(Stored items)
`src/rtl/rc4_pkg.sv`:
```
// Shared RC4 definitions: FSM state encoding, S-box depth and key-byte selection.
package rc4_pkg;

  localparam int unsigned S_DEPTH       = 256;
  // Widest key any RC4 core in this codebase is built for.
  localparam int unsigned MAX_KEY_BYTES = 8;

  typedef enum logic [4:0] {
    IDLE,
    INIT,
    KSA_RD_I,
    KSA_CAP_I,
    KSA_CALC_J,
    KSA_RD_J,
    KSA_CAP_J,
    KSA_WR_I,
    KSA_WR_J,
    PRGA_INC_I,
    PRGA_RD_I,
    PRGA_CAP_I,
    PRGA_CALC_J,
    PRGA_RD_J,
    PRGA_CAP_J,
    PRGA_WR_I,
    PRGA_WR_J,
    PRGA_RD_F,
    PRGA_CAP_F,
    PRGA_STORE,
    DONE
  } rc4_state_e;

  // Key byte 0 is the most significant byte of a num_bytes-wide key.
  function automatic logic [7:0] key_byte(input logic [8*MAX_KEY_BYTES-1:0] key,
                                          input int unsigned num_bytes,
                                          input int unsigned idx);
    logic [8*MAX_KEY_BYTES-1:0] shifted;
    shifted = key >> (8 * (num_bytes - 1 - idx));
    return shifted[7:0];
  endfunction

endpackage

```
`src/rtl/s_memory.sv`:
```
// 256x8 single-port RAM with registered read data (read-before-write on a write cycle).
module s_memory (
  input  logic [7:0] address,
  input  logic       clock,
  input  logic [7:0] data,
  input  logic       wren,
  output logic [7:0] q
);

  logic [7:0] mem [256];

  // Write port and registered read port share one address.
  always_ff @(posedge clock) begin
    if (wren) begin
      mem[address] <= data;
    end
    q <= mem[address];
  end

endmodule

```
`src/rtl/rc4_encrypt_core.sv`:
```
// Single-key RC4 encryptor: INIT, KSA and PRGA over a private S-box, XOR with plaintext.
module rc4_encrypt_core
  import rc4_pkg::*;
#(
  parameter int unsigned MSG_LEN   = 32,
  parameter int unsigned KEY_BYTES = 3
) (
  input  logic                   CLOCK_50,
  input  logic                   reset,
  input  logic                   start,
  input  logic [8*KEY_BYTES-1:0] secret_key,
  input  logic [7:0]             plaintext  [MSG_LEN-1:0],
  output logic [7:0]             ciphertext [MSG_LEN-1:0],
  output logic                   busy,
  output logic                   done
);

  localparam int unsigned KW  = (MSG_LEN > 1) ? $clog2(MSG_LEN) : 1;
  localparam int unsigned KIW = (KEY_BYTES > 1) ? $clog2(KEY_BYTES) : 1;

  rc4_state_e state_q, state_d;

  logic [7:0]             i_q, j_q, si_q, sj_q, f_q;
  logic [KW-1:0]          k_q;
  logic [KIW-1:0]         kidx_q;
  logic [8*KEY_BYTES-1:0] key_q;
  logic [7:0]             pt_q [MSG_LEN-1:0];

  logic [7:0] mem_addr, mem_data, mem_q;
  logic       mem_wren, fsm_wren;

  logic                       accept, i_last, k_last, kidx_last;
  logic [8*MAX_KEY_BYTES-1:0] key_ext;
  logic [7:0]                 kb;

  assign accept    = start && ((state_q == IDLE) || (state_q == DONE));
  assign i_last    = (i_q == 8'hFF);
  assign k_last    = (k_q == KW'(MSG_LEN - 1));
  assign kidx_last = (kidx_q == KIW'(KEY_BYTES - 1));
  assign key_ext   = (8*MAX_KEY_BYTES)'(key_q);
  assign kb        = key_byte(key_ext, KEY_BYTES, int'(kidx_q));

  assign busy = (state_q != IDLE) && (state_q != DONE);
  assign done = (state_q == DONE);

  // State register.
  always_ff @(posedge CLOCK_50) begin
    if (reset) begin
      state_q <= IDLE;
    end else begin
      state_q <= state_d;
    end
  end

  // Next-state logic: fixed state sequence per loop iteration.
  always_comb begin
    state_d = state_q;
    unique case (state_q)
      IDLE:        if (accept) state_d = INIT;
      INIT:        if (i_last) state_d = KSA_RD_I;
      KSA_RD_I:    state_d = KSA_CAP_I;
      KSA_CAP_I:   state_d = KSA_CALC_J;
      KSA_CALC_J:  state_d = KSA_RD_J;
      KSA_RD_J:    state_d = KSA_CAP_J;
      KSA_CAP_J:   state_d = KSA_WR_I;
      KSA_WR_I:    state_d = KSA_WR_J;
      KSA_WR_J:    state_d = i_last ? PRGA_INC_I : KSA_RD_I;
      PRGA_INC_I:  state_d = PRGA_RD_I;
      PRGA_RD_I:   state_d = PRGA_CAP_I;
      PRGA_CAP_I:  state_d = PRGA_CALC_J;
      PRGA_CALC_J: state_d = PRGA_RD_J;
      PRGA_RD_J:   state_d = PRGA_CAP_J;
      PRGA_CAP_J:  state_d = PRGA_WR_I;
      PRGA_WR_I:   state_d = PRGA_WR_J;
      PRGA_WR_J:   state_d = PRGA_RD_F;
      PRGA_RD_F:   state_d = PRGA_CAP_F;
      PRGA_CAP_F:  state_d = PRGA_STORE;
      PRGA_STORE:  state_d = k_last ? DONE : PRGA_INC_I;
      DONE:        if (accept) state_d = INIT;
      default:     state_d = IDLE;
    endcase
  end

  // S-box port: address/data/write-enable decoded from the current state.
  always_comb begin
    mem_addr = i_q;
    mem_data = i_q;
    fsm_wren = 1'b0;
    unique case (state_q)
      INIT: fsm_wren = 1'b1;
      KSA_RD_J, KSA_CAP_J, PRGA_RD_J, PRGA_CAP_J: mem_addr = j_q;
      KSA_WR_I, PRGA_WR_I: begin
        mem_data = sj_q;
        fsm_wren = 1'b1;
      end
      KSA_WR_J, PRGA_WR_J: begin
        mem_addr = j_q;
        mem_data = si_q;
        fsm_wren = 1'b1;
      end
      PRGA_RD_F, PRGA_CAP_F: mem_addr = si_q + sj_q;
      default: ;
    endcase
  end

  // A reset cycle must never disturb the S-box, even mid-write.
  assign mem_wren = fsm_wren && !reset;

  s_memory s_mem (
    .address (mem_addr),
    .clock   (CLOCK_50),
    .data    (mem_data),
    .wren    (mem_wren),
    .q       (mem_q)
  );

  // Datapath: counters, captured S-box values, latched inputs and ciphertext.
  always_ff @(posedge CLOCK_50) begin
    if (reset) begin
      i_q    <= '0;
      j_q    <= '0;
      k_q    <= '0;
      kidx_q <= '0;
      si_q   <= '0;
      sj_q   <= '0;
      f_q    <= '0;
      for (int n = 0; n < MSG_LEN; n++) begin
        ciphertext[n] <= '0;
      end
    end else begin
      case (state_q)
        IDLE, DONE: begin
          if (accept) begin
            key_q  <= secret_key;
            pt_q   <= plaintext;
            i_q    <= '0;
            j_q    <= '0;
            k_q    <= '0;
            kidx_q <= '0;
          end
        end
        INIT: begin
          i_q <= i_q + 8'd1;
          if (i_last) begin
            j_q    <= '0;
            kidx_q <= '0;
          end
        end
        KSA_CAP_I:  si_q <= mem_q;
        KSA_CALC_J: j_q  <= j_q + si_q + kb;
        KSA_CAP_J:  sj_q <= mem_q;
        KSA_WR_J: begin
          if (i_last) begin
            // PRGA starts from i = j = 0.
            i_q <= '0;
            j_q <= '0;
            k_q <= '0;
          end else begin
            i_q    <= i_q + 8'd1;
            kidx_q <= kidx_last ? '0 : kidx_q + KIW'(1);
          end
        end
        PRGA_INC_I:  i_q  <= i_q + 8'd1;
        PRGA_CAP_I:  si_q <= mem_q;
        PRGA_CALC_J: j_q  <= j_q + si_q;
        PRGA_CAP_J:  sj_q <= mem_q;
        PRGA_CAP_F:  f_q  <= mem_q;
        PRGA_STORE: begin
          ciphertext[k_q] <= f_q ^ pt_q[k_q];
          if (!k_last) begin
            k_q <= k_q + KW'(1);
          end
        end
        default: ;
      endcase
    end
  end

endmodule

```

WHAT TO PRODUCE
Wherever a line of the data above contains "registered", copy that line.

WRITTEN ANSWER
// 256x8 single-port RAM with registered read data (read-before-write on a write cycle).
  // Write port and registered read port share one address.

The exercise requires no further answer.